▶ _Aim of the exercise_: From the first line of the data below, copy each line up to the one containing "pop advances the", and include that line too.

▶ _Source information_:
--- src/rtl/strided_circular_buffer.sv ---
// -----------------------------------------------------------------------------
// strided_circular_buffer
//
// Circular row buffer between the input-feature fetch stage and the PE array.
// Each accepted write stores PAR_WRITE rows; the read side exposes a window of
// PAR_READ consecutive rows starting at the read pointer. A pop advances the
// read pointer by a variable stride (1..PAR_READ). Overlapping windows can
// therefore be re-read for sliding-window reuse.
//
// Optional feature macro: STRIDED_BUF_FLUSH_EN
//   defined     -> adds input 'flush'. It empties the buffer by moving rp to
//                  wp. A write in the same cycle is still kept. A pop in the
//                  same cycle is dropped.
//   not defined -> no flush port. The buffer empties only by reset or pops.
//
// Ports
//   clk         in   1                    single clock, all state on posedge
//   rst         in   1                    asynchronous, active-low reset
//   flush       in   1                    (STRIDED_BUF_FLUSH_EN only) logical flush
//   wr_valid    in   1                    producer offers din
//   wr_ready    out  1                    room for PAR_WRITE more rows
//   din         in   ROW_SIZE*PAR_WRITE   row 0 in the LSBs
//   rd_valid    out  1                    a full PAR_READ-row window is stored
//   rd_pop      in   1                    consume rd_advance rows
//   rd_advance  in   clog2(PAR_READ+1)    stride of this pop (clamped to PAR_READ)
//   dout        out  ROW_SIZE*PAR_READ    window; row at read pointer in the LSBs
//   level       out  clog2(COLUMNS+1)     rows currently stored
//   full        out  1                    level == COLUMNS
//   empty       out  1                    level == 0
// -----------------------------------------------------------------------------
module strided_circular_buffer #(
    parameter int ROW_SIZE  = 8,
    parameter int COLUMNS   = 32,
    parameter int PAR_WRITE = 4,
    parameter int PAR_READ  = 4
) (
    input  logic                              clk,
    input  logic                              rst,
`ifdef STRIDED_BUF_FLUSH_EN
    input  logic                              flush,
`endif
    input  logic                              wr_valid,
    output logic                              wr_ready,
    input  logic [ROW_SIZE*PAR_WRITE-1:0]     din,
    output logic                              rd_valid,
    input  logic                              rd_pop,
    input  logic [$clog2(PAR_READ+1)-1:0]     rd_advance,
    output logic [ROW_SIZE*PAR_READ-1:0]      dout,
    output logic [$clog2(COLUMNS+1)-1:0]      level,
    output logic                              full,
    output logic                              empty
);

    localparam int AW    = (COLUMNS > 1) ? $clog2(COLUMNS) : 1;
    localparam int LW    = $clog2(COLUMNS + 1);
    localparam int ADV_W = $clog2(PAR_READ + 1);

    // Pointer sums are one bit wider than a pointer so the carry past
    // COLUMNS-1 is visible to the single conditional subtract.
    typedef logic [AW:0] sum_t;
    localparam sum_t COLS_S = sum_t'(COLUMNS);

    typedef enum logic [1:0] {
        S_EMPTY   = 2'd0,
        S_PARTIAL = 2'd1,
        S_FULL    = 2'd2
    } state_t;

    // (base + off) mod COLUMNS. Both operands are below COLUMNS, so one
    // conditional subtract is enough even when COLUMNS is not a power of two.
    function automatic logic [AW-1:0] wrap_add(input logic [AW-1:0] base, input sum_t off);
        sum_t s;
        s = {1'b0, base} + off;
        if (s >= COLS_S) s = s - COLS_S;
        return s[AW-1:0];
    endfunction

    // NOTE: storage has no reset. Stored rows are only visible through
    // level/rp, and those are reset. Leaving the array unreset lets it map
    // onto plain RAM or flops without a reset tree.
    logic [ROW_SIZE-1:0] mem [COLUMNS];

    logic [AW-1:0]    wp, rp;
    logic [AW-1:0]    wp_next, rp_next;
    logic [LW-1:0]    level_next;
    state_t           state, state_next;
    logic [ADV_W-1:0] adv_eff;
    logic             wr_fire, rd_fire, flush_req;

`ifdef STRIDED_BUF_FLUSH_EN
    assign flush_req = flush;
`else
    assign flush_req = 1'b0;
`endif

    // Handshakes use the registered level only. There is no same-cycle
    // bypass from write to read.
    assign wr_ready = (level <= LW'(COLUMNS - PAR_WRITE));
    assign rd_valid = (level >= LW'(PAR_READ));

    assign adv_eff  = (rd_advance > ADV_W'(PAR_READ)) ? ADV_W'(PAR_READ) : rd_advance;
    assign wr_fire  = wr_valid & wr_ready;
    assign rd_fire  = rd_pop & rd_valid & (adv_eff != '0);

    assign full     = (state == S_FULL);
    assign empty    = (state == S_EMPTY);

    // NOTE: every signal assigned in always_comb gets a default at the top.
    // A path that skips an assignment would otherwise infer a latch.
    always_comb begin
        wp_next    = wp;
        rp_next    = rp;
        level_next = level;

        if (wr_fire) wp_next = wrap_add(wp, sum_t'(PAR_WRITE));

        if (flush_req) begin
            // Flush keeps a same-cycle write: those rows start at the old wp,
            // which becomes the new read pointer. A same-cycle pop is dropped.
            rp_next    = wp;
            level_next = wr_fire ? LW'(PAR_WRITE) : '0;
        end else begin
            if (rd_fire) rp_next = wrap_add(rp, sum_t'(adv_eff));
            // Occupancy cannot leave 0..COLUMNS: writes need headroom and
            // pops need a full window. Modular arithmetic at LW bits is exact.
            level_next = level
                       + (wr_fire ? LW'(PAR_WRITE) : LW'(0))
                       - (rd_fire ? LW'(adv_eff)   : LW'(0));
        end
    end

    // The state follows the next occupancy. A flush that also accepts a write
    // lands in PARTIAL, so full/empty always agree with level.
    always_comb begin
        state_next = S_PARTIAL;
        if (level_next == '0)               state_next = S_EMPTY;
        else if (level_next == LW'(COLUMNS)) state_next = S_FULL;
    end

    // Pointers, occupancy and control state. Asynchronous clear.
    // NOTE: sequential state uses non-blocking assignments only, so every
    // register samples the pre-edge values regardless of statement order.
    always_ff @(posedge clk or negedge rst) begin
        if (!rst) begin
            wp    <= '0;
            rp    <= '0;
            level <= '0;
            state <= S_EMPTY;
        end else begin
            wp    <= wp_next;
            rp    <= rp_next;
            level <= level_next;
            state <= state_next;
        end
    end

    // Row storage. Writes that straddle COLUMNS-1 -> 0 wrap row by row.
    always_ff @(posedge clk) begin
        if (wr_fire) begin
            for (int i = 0; i < PAR_WRITE; i++) begin
                mem[wrap_add(wp, sum_t'(i))] <= din[i*ROW_SIZE +: ROW_SIZE];
            end
        end
    end

    // Read window, combinational from storage. Forced to zero until a full
    // window exists, so stale rows never reach the PE array.
    always_comb begin
        dout = '0;
        if (rd_valid) begin
            for (int j = 0; j < PAR_READ; j++) begin
                dout[j*ROW_SIZE +: ROW_SIZE] = mem[wrap_add(rp, sum_t'(j))];
            end
        end
    end

endmodule
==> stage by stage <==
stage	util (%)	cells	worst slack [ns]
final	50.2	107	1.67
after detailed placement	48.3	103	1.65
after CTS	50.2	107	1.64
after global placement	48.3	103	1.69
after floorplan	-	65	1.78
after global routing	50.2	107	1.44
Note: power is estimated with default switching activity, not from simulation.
<file path="config.mk">
export PLATFORM = sky130hd
export DESIGN_NAME = alu_pipe
export DESIGN_NICKNAME = d
export VERILOG_FILES = /design/src/rtl/alu_pipe.sv
export SDC_FILE = /design/constraint.sdc
export NUM_CORES = 1
export LEC_CHECK = 0
export ABC_CLOCK_PERIOD_IN_PS = 5490
export BUFFER_PORTS_ARGS = -buffer_cell sky130_fd_sc_hd__buf_2
export CORE_ASPECT_RATIO = 1.4
export CORE_MARGIN = 8
export CORE_UTILIZATION = 30
export CTS_CLUSTER_SIZE = 24
export DETAILED_ROUTE_END_ITERATION = 6
export SYNTH_ARGS = -nofsm -noshare
export SYNTH_HDL_FRONTEND = slang
export SYNTH_SLANG_ARGS = --single-unit
</file>
<file path="constraint.sdc">
create_clock -name clkpos -period 5.49 [get_ports clkpos]
set_clock_uncertainty 0.2 [all_clocks]
set_input_delay 1.098 -clock clkpos [delete_from_list [all_inputs] [get_ports clkpos]]
set_output_delay 1.098 -clock clkpos [all_outputs]
set_load 0.05 [all_outputs]
</file>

▶ _Exercise result_:
--- src/rtl/strided_circular_buffer.sv ---
// -----------------------------------------------------------------------------
// strided_circular_buffer
//
// Circular row buffer between the input-feature fetch stage and the PE array.
// Each accepted write stores PAR_WRITE rows; the read side exposes a window of
// PAR_READ consecutive rows starting at the read pointer. A pop advances the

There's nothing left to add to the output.